Photo: Jan Kamensky

Car and green boulevards: Dismantling, transforming and creating

11 February 2022

“Boulevard Utopique”, a two-minute animation by Hamburg art director Jan Kamensky, uses the example of Paris to show what inner-city urban spaces could look like without motorised traffic. In other videos, the communication designer transforms Vienna, Hamburg and Berlin, among others, in a similar way and causes a sensation with his visions.

The project began in March 2020: “The Corona pandemic opened up the space for me to realise that I was no longer content to wait for increasingly urgent social change. I wanted to make a contribution myself that would promote it. What that could be was not at all clear to me at first.
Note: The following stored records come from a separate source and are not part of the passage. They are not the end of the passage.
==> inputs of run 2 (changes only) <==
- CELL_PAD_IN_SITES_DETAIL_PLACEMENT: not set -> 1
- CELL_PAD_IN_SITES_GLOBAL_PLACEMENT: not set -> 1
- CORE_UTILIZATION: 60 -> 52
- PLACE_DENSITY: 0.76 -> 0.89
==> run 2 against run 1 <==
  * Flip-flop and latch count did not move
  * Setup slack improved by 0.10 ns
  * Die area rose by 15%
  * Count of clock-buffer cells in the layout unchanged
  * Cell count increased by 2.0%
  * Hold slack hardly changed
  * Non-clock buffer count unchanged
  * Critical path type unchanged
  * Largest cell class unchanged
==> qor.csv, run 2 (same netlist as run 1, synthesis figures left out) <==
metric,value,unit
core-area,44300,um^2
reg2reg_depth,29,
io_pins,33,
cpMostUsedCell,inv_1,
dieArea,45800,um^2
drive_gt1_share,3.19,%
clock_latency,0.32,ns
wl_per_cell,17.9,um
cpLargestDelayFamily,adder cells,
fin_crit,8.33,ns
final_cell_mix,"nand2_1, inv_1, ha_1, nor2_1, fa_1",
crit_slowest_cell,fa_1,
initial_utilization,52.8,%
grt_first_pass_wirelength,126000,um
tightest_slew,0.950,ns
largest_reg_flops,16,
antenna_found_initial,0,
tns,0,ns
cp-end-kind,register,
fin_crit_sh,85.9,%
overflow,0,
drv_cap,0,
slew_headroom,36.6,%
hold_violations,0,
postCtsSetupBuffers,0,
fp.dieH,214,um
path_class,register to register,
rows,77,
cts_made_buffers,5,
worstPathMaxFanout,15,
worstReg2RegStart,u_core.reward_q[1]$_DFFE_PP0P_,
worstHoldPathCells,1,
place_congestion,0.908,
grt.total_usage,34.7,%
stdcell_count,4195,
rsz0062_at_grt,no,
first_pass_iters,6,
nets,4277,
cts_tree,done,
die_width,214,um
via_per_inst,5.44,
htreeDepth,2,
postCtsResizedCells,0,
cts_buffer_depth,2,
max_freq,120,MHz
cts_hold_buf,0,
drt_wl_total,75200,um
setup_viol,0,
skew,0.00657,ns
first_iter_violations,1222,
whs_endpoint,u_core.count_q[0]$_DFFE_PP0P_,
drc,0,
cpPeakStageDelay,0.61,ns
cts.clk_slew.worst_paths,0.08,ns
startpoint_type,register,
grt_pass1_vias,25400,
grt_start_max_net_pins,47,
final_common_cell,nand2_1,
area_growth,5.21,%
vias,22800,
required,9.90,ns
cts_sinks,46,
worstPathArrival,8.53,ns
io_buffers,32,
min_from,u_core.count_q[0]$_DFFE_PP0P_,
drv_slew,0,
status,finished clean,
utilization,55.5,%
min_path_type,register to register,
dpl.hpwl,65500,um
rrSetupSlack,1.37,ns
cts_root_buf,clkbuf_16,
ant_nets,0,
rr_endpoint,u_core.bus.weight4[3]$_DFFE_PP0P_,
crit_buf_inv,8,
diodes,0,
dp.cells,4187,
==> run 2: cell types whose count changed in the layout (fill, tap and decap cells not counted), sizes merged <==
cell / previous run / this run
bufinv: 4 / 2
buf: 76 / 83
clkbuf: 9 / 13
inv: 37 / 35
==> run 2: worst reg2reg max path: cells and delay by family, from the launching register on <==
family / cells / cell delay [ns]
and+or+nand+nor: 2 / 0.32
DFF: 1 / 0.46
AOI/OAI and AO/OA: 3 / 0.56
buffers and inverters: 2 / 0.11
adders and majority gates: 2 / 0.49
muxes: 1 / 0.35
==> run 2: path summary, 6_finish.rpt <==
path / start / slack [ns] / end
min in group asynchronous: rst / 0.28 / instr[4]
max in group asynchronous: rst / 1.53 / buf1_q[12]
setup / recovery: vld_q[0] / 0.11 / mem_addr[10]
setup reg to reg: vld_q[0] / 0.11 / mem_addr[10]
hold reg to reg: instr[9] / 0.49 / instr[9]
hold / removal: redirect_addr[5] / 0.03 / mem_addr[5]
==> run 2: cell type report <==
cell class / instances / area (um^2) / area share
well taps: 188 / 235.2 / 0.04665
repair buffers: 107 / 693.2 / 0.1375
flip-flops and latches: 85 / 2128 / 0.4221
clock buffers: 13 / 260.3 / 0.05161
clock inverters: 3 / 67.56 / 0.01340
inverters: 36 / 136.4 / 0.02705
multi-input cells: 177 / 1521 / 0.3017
<file path="src/rtl/fft_ctrl.sv">
// Radix-2 in-place FFT address/sequence controller: bit-reversed load, per-stage butterfly issue, drain, done.
// Optional FFT_CTRL_ABORT_EN macro adds an 'abort' input that returns the block to IDLE on the next edge.
module fft_ctrl #(
    parameter int no_point   = 8,
    parameter int log2_point = 3,
    parameter int bf_lat     = 2
) (
    input  logic                  clk,
    input  logic                  rst,
`ifdef FFT_CTRL_ABORT_EN
    input  logic                  abort,
`endif
    input  logic                  start,
    input  logic                  in_valid,
    output logic                  load_we,
    output logic [log2_point-1:0] load_addr,
    output logic                  bf_en,
    output logic [log2_point-1:0] rd_addr_a,
    output logic [log2_point-1:0] rd_addr_b,
    output logic [log2_point-2:0] tw_idx,
    output logic                  wr_en,
    output logic [log2_point-1:0] wr_addr_a,
    output logic [log2_point-1:0] wr_addr_b,
    output logic [log2_point-1:0] stage,
    output logic                  busy,
    output logic                  done
);

    if ((no_point != (1 << log2_point)) || (log2_point < 2) || (log2_point > 10) ||
        (bf_lat < 1) || (bf_lat > 8)) begin : g_param_err
        $error("fft_ctrl: illegal no_point/log2_point/bf_lat combination");
    end

    localparam int DW = $clog2(bf_lat + 1);
    localparam logic [log2_point-1:0] CNT_LAST = log2_point'(no_point - 1);
    localparam logic [log2_point-2:0] K_LAST   = (log2_point-1)'(no_point / 2 - 1);
    localparam logic [log2_point-1:0] STG_LAST = log2_point'(log2_point - 1);
    localparam logic [DW-1:0]         D_LAST   = DW'(bf_lat - 1);

    typedef enum logic [2:0] {IDLE, LOAD, COMPUTE, DRAIN, DONE} state_t;
    state_t state_q, state_nx;

    logic [log2_point-1:0] cnt_q;
    logic [log2_point-2:0] k_q;
    logic [log2_point-1:0] stage_q;
    logic [DW-1:0]         dcnt_q;
    logic                  abort_req;

`ifdef FFT_CTRL_ABORT_EN
    assign abort_req = abort;
`else
    assign abort_req = 1'b0;
`endif

    always_ff @(posedge clk or negedge rst) begin
        if (!rst) state_q <= IDLE;
        else      state_q <= state_nx;
    end

    always_comb begin
        state_nx = state_q;
        case (state_q)
            IDLE:    if (start) state_nx = LOAD;
            LOAD:    if (in_valid && cnt_q == CNT_LAST) state_nx = COMPUTE;
            COMPUTE: if (k_q == K_LAST) state_nx = DRAIN;
            DRAIN:   if (dcnt_q == D_LAST) state_nx = (stage_q == STG_LAST) ? DONE : COMPUTE;
            DONE:    state_nx = IDLE;
            default: state_nx = IDLE;
        endcase
        if (abort_req) state_nx = IDLE;
    end

    // Counters wrap naturally at their last value, so LOAD->COMPUTE and COMPUTE->DRAIN leave them at 0.
    always_ff @(posedge clk or negedge rst) begin
        if (!rst) begin
            cnt_q   <= '0;
            k_q     <= '0;
            stage_q <= '0;
            dcnt_q  <= '0;
        end else if (abort_req || state_q == IDLE || state_q == DONE) begin
            cnt_q   <= '0;
            k_q     <= '0;
            stage_q <= '0;
            dcnt_q  <= '0;
        end else begin
            case (state_q)
                LOAD:    if (in_valid) cnt_q <= cnt_q + 1'b1;
                COMPUTE: begin
                    k_q    <= k_q + 1'b1;
                    dcnt_q <= '0;
                end
                DRAIN: begin
                    dcnt_q <= dcnt_q + 1'b1;
                    if (state_nx == COMPUTE) stage_q <= stage_q + 1'b1;
                end
                default: ;
            endcase
        end
    end

    logic [log2_point-1:0] rev, k_ext, half, pos, addr_a, tw_full;

    always_comb begin
        rev = '0;
        for (int i = 0; i < log2_point; i++) rev[i] = cnt_q[log2_point-1-i];
    end

    // Butterflies of one stage pair elements 'half' apart inside groups of 2*half.
    always_comb begin
        k_ext   = {1'b0, k_q};
        half    = log2_point'(1) << stage_q;
        pos     = k_ext & (half - 1'b1);
        addr_a  = ((k_ext >> stage_q) << (stage_q + 1'b1)) | pos;
        tw_full = pos << (STG_LAST - stage_q);
    end

    always_comb begin
        load_we   = 1'b0;
        load_addr = '0;
        bf_en     = 1'b0;
        rd_addr_a = '0;
        rd_addr_b = '0;
        tw_idx    = '0;
        stage     = '0;
        busy      = (state_q != IDLE);
        done      = (state_q == DONE);
        case (state_q)
            LOAD: begin
                load_we   = in_valid;
                load_addr = rev;
            end
            COMPUTE: begin
                bf_en     = 1'b1;
                rd_addr_a = addr_a;
                rd_addr_b = addr_a | half;
                tw_idx    = tw_full[log2_point-2:0];
                stage     = stage_q;
            end
            DRAIN: stage = stage_q;
            default: ;
        endcase
    end

    logic [bf_lat-1:0]                 en_pipe;
    logic [bf_lat-1:0][log2_point-1:0] a_pipe, b_pipe;

    always_ff @(posedge clk or negedge rst) begin
        if (!rst) begin
            en_pipe <= '0;
            a_pipe  <= '0;
            b_pipe  <= '0;
        end else if (abort_req) begin
            en_pipe <= '0;
            a_pipe  <= '0;
            b_pipe  <= '0;
        end else begin
            en_pipe[0] <= bf_en;
            a_pipe[0]  <= rd_addr_a;
            b_pipe[0]  <= rd_addr_b;
            for (int i = 1; i < bf_lat; i++) begin
                en_pipe[i] <= en_pipe[i-1];
                a_pipe[i]  <= a_pipe[i-1];
                b_pipe[i]  <= b_pipe[i-1];
            end
        end
    end

    assign wr_en     = en_pipe[bf_lat-1];
    assign wr_addr_a = a_pipe[bf_lat-1];
    assign wr_addr_b = b_pipe[bf_lat-1];

endmodule

</file>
What can I do? How can I use my skills? This is probably the question some of us are asking ourselves.”

Photo: Jan Kamensky

As a visual designer, Kamensky travels with open eyes and so he first looked at his surroundings with the question of what surrounds him and other people every day and where he could start: “Where do I see an urgent need for action in my environment, or better: co-environment? The empty streets at the beginning of the pandemic finally made me realise: I want to look at a city without cars. What happens to the streets when we free them from cars? How can the newly won spaces be designed?”
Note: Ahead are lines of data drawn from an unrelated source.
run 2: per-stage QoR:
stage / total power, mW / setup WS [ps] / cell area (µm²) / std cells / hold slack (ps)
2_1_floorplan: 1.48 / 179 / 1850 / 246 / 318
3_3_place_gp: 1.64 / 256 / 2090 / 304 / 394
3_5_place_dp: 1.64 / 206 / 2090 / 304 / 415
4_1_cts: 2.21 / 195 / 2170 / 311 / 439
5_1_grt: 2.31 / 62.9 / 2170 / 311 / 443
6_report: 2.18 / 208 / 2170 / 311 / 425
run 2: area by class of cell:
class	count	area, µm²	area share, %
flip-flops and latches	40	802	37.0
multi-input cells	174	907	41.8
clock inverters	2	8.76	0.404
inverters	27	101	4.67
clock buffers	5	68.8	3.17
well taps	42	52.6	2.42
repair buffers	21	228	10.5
Kamensky gives himself and the viewers of his films the answers by using Photoshop for image processing and After Effects for the animation. He uses photographs as the basis for the animation, which later become moving images. First, all the elements he wants to animate later are cut out – for example cars, street signs, traffic lights or pavements. Where an element has been cut out, he retouches. “This sometimes has something of painting about it. As soon as the street is free of cars, a white sheet of paper opens up, as I call it.”

New space for design, then, in which the designer creates his utopian vision of a car-free or car-free world. First, he creates the static design, which he then sets in motion in the animation programme After Effects. “Through the dynamics, I have the opportunity to tell a story here,” he explains.

“This allows me to highlight things and contribute to increased awareness. For example, when I make road signs fly and thus show how much space we sacrifice to the traffic infrastructure oriented towards the car.”

In this way, he wants to invite people to reflect: “In the meantime, I see it as my task to design visual communication for change. In a way, this means that I also act as a translator.

“Theoretical insights are translated into the language of images. In doing so, the images develop a special quality that reaches the viewer in a low-threshold and catchy way – whether young or old. The approach has a decisive function: after the viewers have had a glimpse of the utopia, they return to reality with a sharpened view. The expansion of consciousness is in the foreground, not so much the feasibility. Although I would of course be happy about the realisation.”

Jan Kamensky at the Silver Streak Awards 2020, where he exhibited his car-free urban animations for the first time. © Selim Sudheimer

But what could such an implementation actually look like? What does a successful mobility turnaround look like from his point of view? Kamensky is convinced that the mobility turnaround will only have succeeded “when it is not only implemented on the roads, but also in people’s minds.” In addition to a transport infrastructure geared to the well-being of the people, a new attitude, a changed mentality towards mobility is needed. “We need to be aware of the impact our locomotion has on our planet. Even if it looks green at first glance. A sustainable mobility transition can only succeed if we add sufficiency to consistency (forms of energy) and efficiency (technological solutions). This means that we develop a frugal lifestyle in which we renounce previous habits. Locomotion is only ecologically and socially sustainable if we voluntarily limit ourselves and consume less. This includes saving energy and materials to a considerable extent. Electromobility, for example, cannot possibly be sustainable if we do not significantly reduce the use of vehicles at the same time as changing the drive system. Otherwise, we run the risk of even increasing the intensity of our mobility because of its supposedly green nature.”

And his view of the future? “What gives me hope is that we had already realised the car-free and quite frugal way of life. After all, many of our streets were not originally built for the automobile. People in cities have proven that life without the car is possible. Let’s use our technological progress so that we don’t have to switch back to horse and carriage. Let’s use it in a way that makes mobility truly sustainable. Besides, the most ingenious means of transport has already been invented: the bicycle.”